Gafas significaba algo. Significaba ver.
¡Claro!, era miope.
Se palpó la cara sin reconocer sus facciones, sin encontrar la identidad de sus rasgos entre sus manos, pero sintiendo alivio por tocar algo que existía aunque no se reconociera.
De pronto supo que era un hombre, tenía pene y barba. Sí, eso. Era un hombre y no un lobo o una oveja. Era un ser humano con capacidad para inventarse una historia, para inventarse a sí mismo.
¿Estaba en estos momentos imaginando una historia, un cuento? Daba igual. Encontraría el origen. Eso era lo importante; salir del laberinto sin fin, del infinito que era.
Le pareció que sus sensaciones se aclaraban y un rayo de realidad, una grieta en el ovillo oscuro, se le presentaba con intervalos rítmicos y regulares, porque había vuelto a girar sobre sí mismo, desenredándose y con cada vuelta el intervalo de luz era mayor. Quizás pudiera ahora agarrarse a algo de lo que poder fiarse, un punto sobre el que centrarse para saber si el mundo era mundo o él era parte de una historia que él mismo había formulado. ¿Cómo podría saber si era real o inventado?

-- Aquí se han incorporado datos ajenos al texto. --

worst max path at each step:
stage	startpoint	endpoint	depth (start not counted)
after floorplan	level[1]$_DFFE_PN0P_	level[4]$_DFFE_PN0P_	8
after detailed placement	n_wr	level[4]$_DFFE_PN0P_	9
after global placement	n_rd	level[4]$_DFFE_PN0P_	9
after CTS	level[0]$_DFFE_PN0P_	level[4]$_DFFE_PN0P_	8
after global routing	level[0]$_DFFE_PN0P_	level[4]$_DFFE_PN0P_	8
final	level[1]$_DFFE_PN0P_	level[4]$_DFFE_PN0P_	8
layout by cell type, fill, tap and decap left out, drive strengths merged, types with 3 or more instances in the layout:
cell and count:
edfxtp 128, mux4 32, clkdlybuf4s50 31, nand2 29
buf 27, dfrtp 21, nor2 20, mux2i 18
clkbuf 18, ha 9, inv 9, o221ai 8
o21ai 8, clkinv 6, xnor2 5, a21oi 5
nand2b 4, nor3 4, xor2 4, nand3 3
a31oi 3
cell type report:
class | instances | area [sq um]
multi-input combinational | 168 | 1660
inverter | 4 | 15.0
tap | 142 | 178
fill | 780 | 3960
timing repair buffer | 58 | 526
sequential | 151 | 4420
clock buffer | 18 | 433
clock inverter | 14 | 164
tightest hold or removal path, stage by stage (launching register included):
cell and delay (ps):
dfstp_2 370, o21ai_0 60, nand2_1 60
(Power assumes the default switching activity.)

Continuó restregándose y la sensación del tacto, antes amorfa e irreal, se hizo ahora más específica. El toqueteo de sus manos le aportaba dos sensaciones; la de tocar, que le llegaba desde la yema de los dedos, y la de ser tocado, procedente de su piel. El conjunto de las dos le dio por fin la seguridad de que era alguien real. Era él mismo. El tiempo parecía regresar, pero sin coherencia.

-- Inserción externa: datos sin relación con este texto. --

[src/rtl/morse_decoder.sv]
// morse_decoder: measures mark/space durations on a single-bit morse line,
// classifies marks as dot or dash and decodes each symbol group into a 3-bit
// letter code (S=000 .. Z=111).
// Optional feature: define MORSE_DECODER_DEBOUNCE_EN to insert a level
// debouncer (DEBOUNCE_CYCLES stable cycles) between the synchroniser and the FSM.
module morse_decoder #(
    parameter int unsigned UNIT_CYCLES     = 25_000_000,
    parameter int unsigned DEBOUNCE_CYCLES = 500_000
) (
    input  logic       clock,
    input  logic       reset,
    input  logic       morse_in,
    output logic [2:0] letter,
    output logic       letter_valid,
    output logic       decode_error,
    output logic       busy
);
    localparam int unsigned      CNT_MAX  = 4 * UNIT_CYCLES;
    localparam int unsigned      CNT_W    = $clog2(CNT_MAX + 1);
    localparam logic [CNT_W-1:0] CNT_SAT  = CNT_W'(CNT_MAX);
    localparam logic [CNT_W-1:0] DASH_MIN = CNT_W'(2 * UNIT_CYCLES);
    localparam logic [CNT_W-1:0] GAP_LAST = CNT_W'(2 * UNIT_CYCLES - 1);

    // Reject configurations the timing logic cannot represent.
    if (UNIT_CYCLES < 1 || DEBOUNCE_CYCLES < 1) begin : g_bad_cfg
        $error("morse_decoder: UNIT_CYCLES and DEBOUNCE_CYCLES must be >= 1");
    end

    typedef enum logic [1:0] {
        ST_IDLE   = 2'd0,
        ST_MARK   = 2'd1,
        ST_SPACE  = 2'd2,
        ST_DECODE = 2'd3
    } state_e;

    // Map a completed group (symbols LSB-first, 1 = dash) to {hit, letter code}.
    function automatic logic [3:0] decode_group(input logic [3:0] pat, input logic [2:0] n);
        logic [3:0] res;
        case ({n, pat})
            {3'd3, 4'b0000}: res = {1'b1, 3'b000}; // S ...
            {3'd1, 4'b0001}: res = {1'b1, 3'b001}; // T -
            {3'd3, 4'b0100}: res = {1'b1, 3'b010}; // U ..-
            {3'd4, 4'b1000}: res = {1'b1, 3'b011}; // V ...-
            {3'd3, 4'b0110}: res = {1'b1, 3'b100}; // W .--
            {3'd4, 4'b1001}: res = {1'b1, 3'b101}; // X -..-
            {3'd4, 4'b1101}: res = {1'b1, 3'b110}; // Y -.--
            {3'd4, 4'b0011}: res = {1'b1, 3'b111}; // Z --..
            default:         res = {1'b0, 3'b000};
        endcase
        return res;
    endfunction

    logic sync1_q, sync_q;
    logic level_s;

    // Two-flop synchroniser for the asynchronous morse line.
    always_ff @(posedge clock or negedge reset) begin
        if (!reset) begin
            sync1_q <= 1'b0;
            sync_q  <= 1'b0;
        end else begin
            sync1_q <= morse_in;
            sync_q  <= sync1_q;
        end
    end

`ifdef MORSE_DECODER_DEBOUNCE_EN
    localparam int unsigned     DB_W    = $clog2(DEBOUNCE_CYCLES + 1);
    localparam logic [DB_W-1:0] DB_LAST = DB_W'(DEBOUNCE_CYCLES - 1);

    logic            filt_q, filt_d;
    logic [DB_W-1:0] db_cnt_q, db_cnt_d;

    // Adopt a new level only after it has been held for DEBOUNCE_CYCLES cycles.
    always_comb begin
        filt_d   = filt_q;
        db_cnt_d = db_cnt_q;
        if (sync_q == filt_q) begin
            db_cnt_d = '0;
        end else if (db_cnt_q == DB_LAST) begin
            filt_d   = sync_q;
            db_cnt_d = '0;
        end else begin
            db_cnt_d = db_cnt_q + DB_W'(1);
        end
    end

    // Debouncer state registers.
    always_ff @(posedge clock or negedge reset) begin
        if (!reset) begin
            filt_q   <= 1'b0;
            db_cnt_q <= '0;
        end else begin
            filt_q   <= filt_d;
            db_cnt_q <= db_cnt_d;
        end
    end

    assign level_s = filt_q;
`else
    assign level_s = sync_q;
`endif

    state_e           state_q, state_d;
    logic [CNT_W-1:0] count_q, count_d;
    logic [3:0]       pattern_q, pattern_d;
    logic [2:0]       sym_cnt_q, sym_cnt_d;
    logic             overflow_q, overflow_d;
    logic [2:0]       letter_q, letter_d;
    logic             letter_valid_q, letter_valid_d;
    logic             decode_error_q, decode_error_d;
    logic             busy_q, busy_d;
    logic [3:0]       group_s;

    // Next-state logic: duration counting, symbol capture and group decode.
    always_comb begin
        state_d        = state_q;
        count_d        = count_q;
        pattern_d      = pattern_q;
        sym_cnt_d      = sym_cnt_q;
        overflow_d     = overflow_q;
        letter_d       = letter_q;
        letter_valid_d = 1'b0;
        decode_error_d = 1'b0;
        group_s        = decode_group(pattern_q, sym_cnt_q);
        case (state_q)
            ST_IDLE: begin
                count_d = '0;
                if (level_s) begin
                    state_d = ST_MARK;
                end else begin
                    state_d = ST_IDLE;
                end
            end
            ST_MARK: begin
                if (level_s) begin
                    if (count_q != CNT_SAT) begin
                        count_d = count_q + CNT_W'(1);
                    end else begin
                        count_d = count_q;
                    end
                end else begin
                    // A fifth symbol is not stored; it only poisons the group.
                    if (sym_cnt_q == 3'd4) begin
                        overflow_d = 1'b1;
                    end else begin
                        pattern_d[sym_cnt_q[1:0]] = (count_q >= DASH_MIN);
                        sym_cnt_d = sym_cnt_q + 3'd1;
                    end
                    state_d = ST_SPACE;
                    count_d = '0;
                end
            end
            ST_SPACE: begin
                if (level_s) begin
                    state_d = ST_MARK;
                    count_d = '0;
                end else if (count_q == GAP_LAST) begin
                    // Gap just reached two units: the group is complete.
                    state_d = ST_DECODE;
                    count_d = count_q + CNT_W'(1);
                    if (group_s[3] && !overflow_q) begin
                        letter_d       = group_s[2:0];
                        letter_valid_d = 1'b1;
                    end else begin
                        decode_error_d = 1'b1;
                    end
                end else begin
                    count_d = count_q + CNT_W'(1);
                end
            end
            ST_DECODE: begin
                pattern_d  = 4'b0000;
                sym_cnt_d  = 3'd0;
                overflow_d = 1'b0;
                count_d    = '0;
                // A mark starting right now opens the next group without loss.
                if (level_s) begin
                    state_d = ST_MARK;
                end else begin
                    state_d = ST_IDLE;
                end
            end
            default: begin
                state_d    = ST_IDLE;
                count_d    = '0;
                pattern_d  = 4'b0000;
                sym_cnt_d  = 3'd0;
                overflow_d = 1'b0;
            end
        endcase
        busy_d = (state_d != ST_IDLE);
    end

    // State and registered-output flops.
    always_ff @(posedge clock or negedge reset) begin
        if (!reset) begin
            state_q        <= ST_IDLE;
            count_q        <= '0;
            pattern_q      <= 4'b0000;
            sym_cnt_q      <= 3'd0;
            overflow_q     <= 1'b0;
            letter_q       <= 3'b000;
            letter_valid_q <= 1'b0;
            decode_error_q <= 1'b0;
            busy_q         <= 1'b0;
        end else begin
            state_q        <= state_d;
            count_q        <= count_d;
            pattern_q      <= pattern_d;
            sym_cnt_q      <= sym_cnt_d;
            overflow_q     <= overflow_d;
            letter_q       <= letter_d;
            letter_valid_q <= letter_valid_d;
            decode_error_q <= decode_error_d;
            busy_q         <= busy_d;
        end
    end

    assign letter       = letter_q;
    assign letter_valid = letter_valid_q;
    assign decode_error = decode_error_q;
    assign busy         = busy_q;

endmodule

Percibió la sensación de su propio peso, la atracción de la fuerza de la gravedad actuando sobre él. Sintió en un mismo instante que su mente estaba en muchos sitios a la vez. Por un momento se creyó Dios. Después tuvo la seguridad de que solo era la proyección cuántica de su ser, de que habitaba en un escenario de infinitos universos del que no podría escapar porque se había inventado a sí mismo como atemporal, inmortal.
¡Se había perdido… en su propia historia inventada!